_Data entries:_
Content starts
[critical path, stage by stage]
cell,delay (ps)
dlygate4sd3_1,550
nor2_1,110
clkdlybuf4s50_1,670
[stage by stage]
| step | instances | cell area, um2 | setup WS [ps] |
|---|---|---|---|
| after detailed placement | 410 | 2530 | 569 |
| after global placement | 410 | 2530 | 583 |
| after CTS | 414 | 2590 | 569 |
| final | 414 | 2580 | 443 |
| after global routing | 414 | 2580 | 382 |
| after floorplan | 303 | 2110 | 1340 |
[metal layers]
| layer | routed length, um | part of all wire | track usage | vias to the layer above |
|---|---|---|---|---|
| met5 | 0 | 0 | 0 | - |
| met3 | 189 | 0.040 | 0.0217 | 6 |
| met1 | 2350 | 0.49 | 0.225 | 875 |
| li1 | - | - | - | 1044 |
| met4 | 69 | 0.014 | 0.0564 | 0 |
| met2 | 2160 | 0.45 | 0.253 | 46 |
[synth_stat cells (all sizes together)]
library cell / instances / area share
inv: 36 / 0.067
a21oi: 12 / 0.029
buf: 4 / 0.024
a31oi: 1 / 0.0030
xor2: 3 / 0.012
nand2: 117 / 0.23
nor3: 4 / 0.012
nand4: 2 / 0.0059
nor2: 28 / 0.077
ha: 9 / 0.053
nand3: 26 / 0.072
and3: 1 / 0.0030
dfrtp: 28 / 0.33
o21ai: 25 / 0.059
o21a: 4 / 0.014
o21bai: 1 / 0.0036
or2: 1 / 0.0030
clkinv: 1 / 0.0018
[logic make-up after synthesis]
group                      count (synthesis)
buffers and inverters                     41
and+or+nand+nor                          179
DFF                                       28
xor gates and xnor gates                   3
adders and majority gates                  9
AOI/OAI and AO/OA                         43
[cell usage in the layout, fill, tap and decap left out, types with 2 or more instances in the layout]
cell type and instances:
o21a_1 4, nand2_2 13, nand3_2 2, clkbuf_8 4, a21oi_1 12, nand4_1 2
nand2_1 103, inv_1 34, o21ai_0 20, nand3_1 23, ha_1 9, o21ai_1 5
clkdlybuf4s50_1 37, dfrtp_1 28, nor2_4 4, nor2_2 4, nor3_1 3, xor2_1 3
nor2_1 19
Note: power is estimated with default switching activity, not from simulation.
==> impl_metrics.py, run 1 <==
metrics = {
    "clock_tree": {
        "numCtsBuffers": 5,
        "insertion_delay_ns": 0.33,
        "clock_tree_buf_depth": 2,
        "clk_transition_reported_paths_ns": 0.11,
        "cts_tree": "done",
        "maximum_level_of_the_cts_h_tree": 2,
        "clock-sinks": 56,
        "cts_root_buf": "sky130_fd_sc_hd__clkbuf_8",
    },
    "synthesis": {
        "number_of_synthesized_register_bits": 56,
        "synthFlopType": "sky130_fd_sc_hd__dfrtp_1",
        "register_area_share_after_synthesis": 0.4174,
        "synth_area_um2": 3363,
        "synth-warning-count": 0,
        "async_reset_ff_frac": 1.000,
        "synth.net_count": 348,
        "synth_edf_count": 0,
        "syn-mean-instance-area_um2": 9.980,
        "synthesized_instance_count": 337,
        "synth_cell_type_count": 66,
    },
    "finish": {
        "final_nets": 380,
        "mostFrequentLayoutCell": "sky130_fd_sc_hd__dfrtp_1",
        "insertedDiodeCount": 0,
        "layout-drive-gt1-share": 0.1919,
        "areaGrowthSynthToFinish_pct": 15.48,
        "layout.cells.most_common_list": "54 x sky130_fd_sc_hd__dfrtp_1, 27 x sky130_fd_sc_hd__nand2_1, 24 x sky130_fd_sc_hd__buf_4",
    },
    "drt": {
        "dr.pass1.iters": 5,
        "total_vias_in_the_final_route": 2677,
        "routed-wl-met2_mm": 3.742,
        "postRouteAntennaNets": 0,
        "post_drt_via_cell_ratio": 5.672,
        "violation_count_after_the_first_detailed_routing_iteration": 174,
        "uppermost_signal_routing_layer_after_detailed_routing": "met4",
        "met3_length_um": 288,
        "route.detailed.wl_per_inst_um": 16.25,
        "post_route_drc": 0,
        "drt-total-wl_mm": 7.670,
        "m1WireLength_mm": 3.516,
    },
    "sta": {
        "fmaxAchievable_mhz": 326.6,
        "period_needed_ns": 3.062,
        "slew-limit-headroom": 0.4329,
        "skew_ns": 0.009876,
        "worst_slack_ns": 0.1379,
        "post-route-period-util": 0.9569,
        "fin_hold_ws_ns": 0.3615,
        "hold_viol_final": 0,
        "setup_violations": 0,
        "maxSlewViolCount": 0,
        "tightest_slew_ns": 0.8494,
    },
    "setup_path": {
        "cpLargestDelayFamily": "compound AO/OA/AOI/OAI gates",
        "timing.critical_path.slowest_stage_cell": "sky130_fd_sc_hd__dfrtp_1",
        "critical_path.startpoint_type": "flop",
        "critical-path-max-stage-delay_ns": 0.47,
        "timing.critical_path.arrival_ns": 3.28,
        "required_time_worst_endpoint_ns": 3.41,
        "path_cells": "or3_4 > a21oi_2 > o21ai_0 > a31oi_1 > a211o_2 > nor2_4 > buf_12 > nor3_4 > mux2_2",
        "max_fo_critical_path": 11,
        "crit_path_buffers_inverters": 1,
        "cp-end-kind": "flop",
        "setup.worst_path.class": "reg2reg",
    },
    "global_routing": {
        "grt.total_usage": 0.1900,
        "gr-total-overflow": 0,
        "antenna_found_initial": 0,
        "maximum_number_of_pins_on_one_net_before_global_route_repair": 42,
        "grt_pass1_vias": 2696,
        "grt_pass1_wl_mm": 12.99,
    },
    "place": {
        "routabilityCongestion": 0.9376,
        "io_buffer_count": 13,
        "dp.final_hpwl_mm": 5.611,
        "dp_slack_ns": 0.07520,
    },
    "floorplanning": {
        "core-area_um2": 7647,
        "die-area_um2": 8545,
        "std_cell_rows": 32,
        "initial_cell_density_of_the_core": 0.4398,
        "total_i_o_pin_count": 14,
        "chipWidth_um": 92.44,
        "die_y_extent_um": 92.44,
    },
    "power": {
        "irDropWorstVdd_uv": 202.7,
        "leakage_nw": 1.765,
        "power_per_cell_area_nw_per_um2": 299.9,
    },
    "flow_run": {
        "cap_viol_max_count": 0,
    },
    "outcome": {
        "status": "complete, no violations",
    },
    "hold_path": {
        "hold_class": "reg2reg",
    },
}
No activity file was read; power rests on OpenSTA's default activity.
<file path="src/rtl/mem_port_arbiter_pkg.sv">
// Shared types and defaults for the IF/DM memory port arbiter.
package mem_port_arbiter_pkg;

  localparam int unsigned DEF_ADDR_W     = 32;
  localparam int unsigned DEF_DATA_W     = 32;
  localparam int unsigned DEF_STARVE_MAX = 4;

  // Arbiter FSM state encoding
  localparam logic [1:0] ST_IDLE    = 2'd0;
  localparam logic [1:0] ST_BUSY_IF = 2'd1;
  localparam logic [1:0] ST_BUSY_DM = 2'd2;
  localparam logic [1:0] ST_RESP    = 2'd3;

  // Which requester owns the memory for the current access
  typedef enum logic {
    OWN_IF = 1'b0,
    OWN_DM = 1'b1
  } owner_e;

endpackage

</file>
<file path="src/rtl/mem_port_arbiter_if.sv">
// Pipeline-side and memory-side bus of the arbiter.
// master: the arbiter itself; slave: the surrounding pipeline and memory.
interface mem_port_arbiter_if
  import mem_port_arbiter_pkg::*;
#(
  parameter int unsigned ADDR_W = DEF_ADDR_W,
  parameter int unsigned DATA_W = DEF_DATA_W
);
  logic              if_req_i;
  logic [ADDR_W-1:0] if_addr_i;
  logic              if_ack_o;
  logic [DATA_W-1:0] if_data_o;
  logic              dm_req_i;
  logic              dm_we_i;
  logic [ADDR_W-1:0] dm_addr_i;
  logic [DATA_W-1:0] dm_wdata_i;
  logic              dm_ack_o;
  logic [DATA_W-1:0] dm_rdata_o;
  logic              stall_o;
  logic              mem_en_o;
  logic              mem_we_o;
  logic [ADDR_W-1:0] mem_addr_o;
  logic [DATA_W-1:0] mem_wdata_o;
  logic [DATA_W-1:0] mem_rdata_i;
  logic              mem_ready_i;

  modport master (
    input  if_req_i, if_addr_i, dm_req_i, dm_we_i, dm_addr_i, dm_wdata_i,
           mem_rdata_i, mem_ready_i,
    output if_ack_o, if_data_o, dm_ack_o, dm_rdata_o, stall_o,
           mem_en_o, mem_we_o, mem_addr_o, mem_wdata_o
  );

  modport slave (
    output if_req_i, if_addr_i, dm_req_i, dm_we_i, dm_addr_i, dm_wdata_i,
           mem_rdata_i, mem_ready_i,
    input  if_ack_o, if_data_o, dm_ack_o, dm_rdata_o, stall_o,
           mem_en_o, mem_we_o, mem_addr_o, mem_wdata_o
  );
endinterface

</file>
<file path="src/rtl/mem_arb_starve_ctr.sv">
// Counts consecutive DM grants taken while fetch waits; raises force_if
// once the limit is hit so the next arbitration goes to fetch.
module mem_arb_starve_ctr #(
  parameter int unsigned STARVE_MAX = 4
) (
  input  logic clk_i,
  input  logic rst_i,
  input  logic idle_i,
  input  logic if_req_i,
  input  logic if_grant_i,
  input  logic dm_grant_i,
  output logic force_if_o
);
  localparam int unsigned CW = $clog2(STARVE_MAX + 1);
  localparam logic [CW-1:0] CNT_MAX = CW'(STARVE_MAX);

  logic [CW-1:0] cnt_q, cnt_d;

  // Clear on fetch progress or when fetch is not waiting; else count DM wins
  always_comb begin
    cnt_d = cnt_q;
    if (if_grant_i || (idle_i && !if_req_i))
      cnt_d = '0;
    else if (dm_grant_i && if_req_i && (cnt_q != CNT_MAX))
      cnt_d = cnt_q + 1'b1;
  end

  // Counter register
  always_ff @(posedge clk_i or negedge rst_i) begin
    if (!rst_i) cnt_q <= '0;
    else        cnt_q <= cnt_d;
  end

  assign force_if_o = if_req_i && (cnt_q == CNT_MAX);
endmodule

</file>
<file path="src/rtl/mem_port_arbiter.sv">
// Shares one variable-latency memory between fetch and data ports.
// DM wins by default; the starvation counter forces an IF grant.
module mem_port_arbiter
  import mem_port_arbiter_pkg::*;
#(
  parameter int unsigned ADDR_W     = DEF_ADDR_W,
  parameter int unsigned DATA_W     = DEF_DATA_W,
  parameter int unsigned STARVE_MAX = DEF_STARVE_MAX
) (
  input  logic                clk_i,
  input  logic                rst_i,
  mem_port_arbiter_if.master  bus
);
  logic [1:0]        state_q, state_d;
  logic              mem_en_q, mem_en_d;
  logic              mem_we_q, mem_we_d;
  logic [ADDR_W-1:0] mem_addr_q, mem_addr_d;
  logic [DATA_W-1:0] mem_wdata_q, mem_wdata_d;
  logic              if_ack_q, if_ack_d;
  logic              dm_ack_q, dm_ack_d;
  logic [DATA_W-1:0] if_data_q, if_data_d;
  logic [DATA_W-1:0] dm_rdata_q, dm_rdata_d;
  logic              if_grant, dm_grant, force_if;
  owner_e            own;

  mem_arb_starve_ctr #(.STARVE_MAX(STARVE_MAX)) u_starve (
    .clk_i      (clk_i),
    .rst_i      (rst_i),
    .idle_i     (state_q == ST_IDLE),
    .if_req_i   (bus.if_req_i),
    .if_grant_i (if_grant),
    .dm_grant_i (dm_grant),
    .force_if_o (force_if)
  );

  // Arbitration, access sequencing and response capture
  always_comb begin
    state_d     = state_q;
    mem_en_d    = mem_en_q;
    mem_we_d    = mem_we_q;
    mem_addr_d  = mem_addr_q;
    mem_wdata_d = mem_wdata_q;
    if_data_d   = if_data_q;
    dm_rdata_d  = dm_rdata_q;
    if_ack_d    = 1'b0;
    dm_ack_d    = 1'b0;
    if_grant    = 1'b0;
    dm_grant    = 1'b0;
    own         = (bus.dm_req_i && !force_if) ? OWN_DM : OWN_IF;
    case (state_q)
      ST_IDLE: begin
        if (own == OWN_DM) begin
          dm_grant    = 1'b1;
          state_d     = ST_BUSY_DM;
          mem_en_d    = 1'b1;
          mem_we_d    = bus.dm_we_i;
          mem_addr_d  = bus.dm_addr_i;
          mem_wdata_d = bus.dm_wdata_i;
        end else if (bus.if_req_i) begin
          if_grant   = 1'b1;
          state_d    = ST_BUSY_IF;
          mem_en_d   = 1'b1;
          mem_we_d   = 1'b0;
          mem_addr_d = bus.if_addr_i;
        end
      end
      ST_BUSY_IF: begin
        if (bus.mem_ready_i) begin
          if_data_d = bus.mem_rdata_i;
          if_ack_d  = 1'b1;
          mem_en_d  = 1'b0;
          state_d   = ST_RESP;
        end
      end
      ST_BUSY_DM: begin
        if (bus.mem_ready_i) begin
          // Writes complete without touching the read-data register
          if (!mem_we_q) dm_rdata_d = bus.mem_rdata_i;
          dm_ack_d = 1'b1;
          mem_en_d = 1'b0;
          mem_we_d = 1'b0;
          state_d  = ST_RESP;
        end
      end
      default: state_d = ST_IDLE;
    endcase
  end

  // State and datapath registers; reset drops any in-flight access
  always_ff @(posedge clk_i or negedge rst_i) begin
    if (!rst_i) begin
      state_q     <= ST_IDLE;
      mem_en_q    <= 1'b0;
      mem_we_q    <= 1'b0;
      mem_addr_q  <= '0;
      mem_wdata_q <= '0;
      if_ack_q    <= 1'b0;
      dm_ack_q    <= 1'b0;
      if_data_q   <= '0;
      dm_rdata_q  <= '0;
    end else begin
      state_q     <= state_d;
      mem_en_q    <= mem_en_d;
      mem_we_q    <= mem_we_d;
      mem_addr_q  <= mem_addr_d;
      mem_wdata_q <= mem_wdata_d;
      if_ack_q    <= if_ack_d;
      dm_ack_q    <= dm_ack_d;
      if_data_q   <= if_data_d;
      dm_rdata_q  <= dm_rdata_d;
    end
  end

  assign bus.if_ack_o    = if_ack_q;
  assign bus.dm_ack_o    = dm_ack_q;
  assign bus.if_data_o   = if_data_q;
  assign bus.dm_rdata_o  = dm_rdata_q;
  assign bus.mem_en_o    = mem_en_q;
  assign bus.mem_we_o    = mem_we_q;
  assign bus.mem_addr_o  = mem_addr_q;
  assign bus.mem_wdata_o = mem_wdata_q;
  assign bus.stall_o     = (bus.if_req_i && !if_ack_q) || (bus.dm_req_i && !dm_ack_q);
endmodule

</file>
<file path="src/flat_wrapper.sv">
// flat-port wrapper written by rule: the top's interface ports become plain ports
module mem_port_arbiter_flat import mem_port_arbiter_pkg::*;
#(
  parameter int unsigned ADDR_W     = DEF_ADDR_W,
  parameter int unsigned DATA_W     = DEF_DATA_W,
  parameter int unsigned STARVE_MAX = DEF_STARVE_MAX
)
  (clk_i, rst_i, bus_if_req_i, bus_if_addr_i, bus_dm_req_i, bus_dm_we_i, bus_dm_addr_i, bus_dm_wdata_i, bus_mem_rdata_i, bus_mem_ready_i, bus_if_ack_o, bus_if_data_o, bus_dm_ack_o, bus_dm_rdata_o, bus_stall_o, bus_mem_en_o, bus_mem_we_o, bus_mem_addr_o, bus_mem_wdata_o);
  mem_port_arbiter_if #(.ADDR_W(ADDR_W), .DATA_W(DATA_W)) bus_i ();
  input  logic clk_i;
  input  logic rst_i;
  input wire logic [$bits(bus_i.if_req_i)-1:0] bus_if_req_i;
  input wire logic [$bits(bus_i.if_addr_i)-1:0] bus_if_addr_i;
  input wire logic [$bits(bus_i.dm_req_i)-1:0] bus_dm_req_i;
  input wire logic [$bits(bus_i.dm_we_i)-1:0] bus_dm_we_i;
  input wire logic [$bits(bus_i.dm_addr_i)-1:0] bus_dm_addr_i;
  input wire logic [$bits(bus_i.dm_wdata_i)-1:0] bus_dm_wdata_i;
  input wire logic [$bits(bus_i.mem_rdata_i)-1:0] bus_mem_rdata_i;
  input wire logic [$bits(bus_i.mem_ready_i)-1:0] bus_mem_ready_i;
  output wire logic [$bits(bus_i.if_ack_o)-1:0] bus_if_ack_o;
  output wire logic [$bits(bus_i.if_data_o)-1:0] bus_if_data_o;
  output wire logic [$bits(bus_i.dm_ack_o)-1:0] bus_dm_ack_o;
  output wire logic [$bits(bus_i.dm_rdata_o)-1:0] bus_dm_rdata_o;
  output wire logic [$bits(bus_i.stall_o)-1:0] bus_stall_o;
  output wire logic [$bits(bus_i.mem_en_o)-1:0] bus_mem_en_o;
  output wire logic [$bits(bus_i.mem_we_o)-1:0] bus_mem_we_o;
  output wire logic [$bits(bus_i.mem_addr_o)-1:0] bus_mem_addr_o;
  output wire logic [$bits(bus_i.mem_wdata_o)-1:0] bus_mem_wdata_o;
  assign bus_i.if_req_i = bus_if_req_i;
  assign bus_i.if_addr_i = bus_if_addr_i;
  assign bus_i.dm_req_i = bus_dm_req_i;
  assign bus_i.dm_we_i = bus_dm_we_i;
  assign bus_i.dm_addr_i = bus_dm_addr_i;
  assign bus_i.dm_wdata_i = bus_dm_wdata_i;
  assign bus_i.mem_rdata_i = bus_mem_rdata_i;
  assign bus_i.mem_ready_i = bus_mem_ready_i;
  assign bus_if_ack_o = bus_i.if_ack_o;
  assign bus_if_data_o = bus_i.if_data_o;
  assign bus_dm_ack_o = bus_i.dm_ack_o;
  assign bus_dm_rdata_o = bus_i.dm_rdata_o;
  assign bus_stall_o = bus_i.stall_o;
  assign bus_mem_en_o = bus_i.mem_en_o;
  assign bus_mem_we_o = bus_i.mem_we_o;
  assign bus_mem_addr_o = bus_i.mem_addr_o;
  assign bus_mem_wdata_o = bus_i.mem_wdata_o;
  mem_port_arbiter #(.ADDR_W(ADDR_W), .DATA_W(DATA_W), .STARVE_MAX(STARVE_MAX)) u_core (.clk_i(clk_i), .rst_i(rst_i), .bus(bus_i));
endmodule
</file>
Content ends
_GOAL OF THE EXERCISE:_
Select and copy every line from the records that includes the word "routed".

_RESPONSE TO THE EXERCISE:_
| layer | routed length, um | part of all wire | track usage | vias to the layer above |
        "routed-wl-met2_mm": 3.742,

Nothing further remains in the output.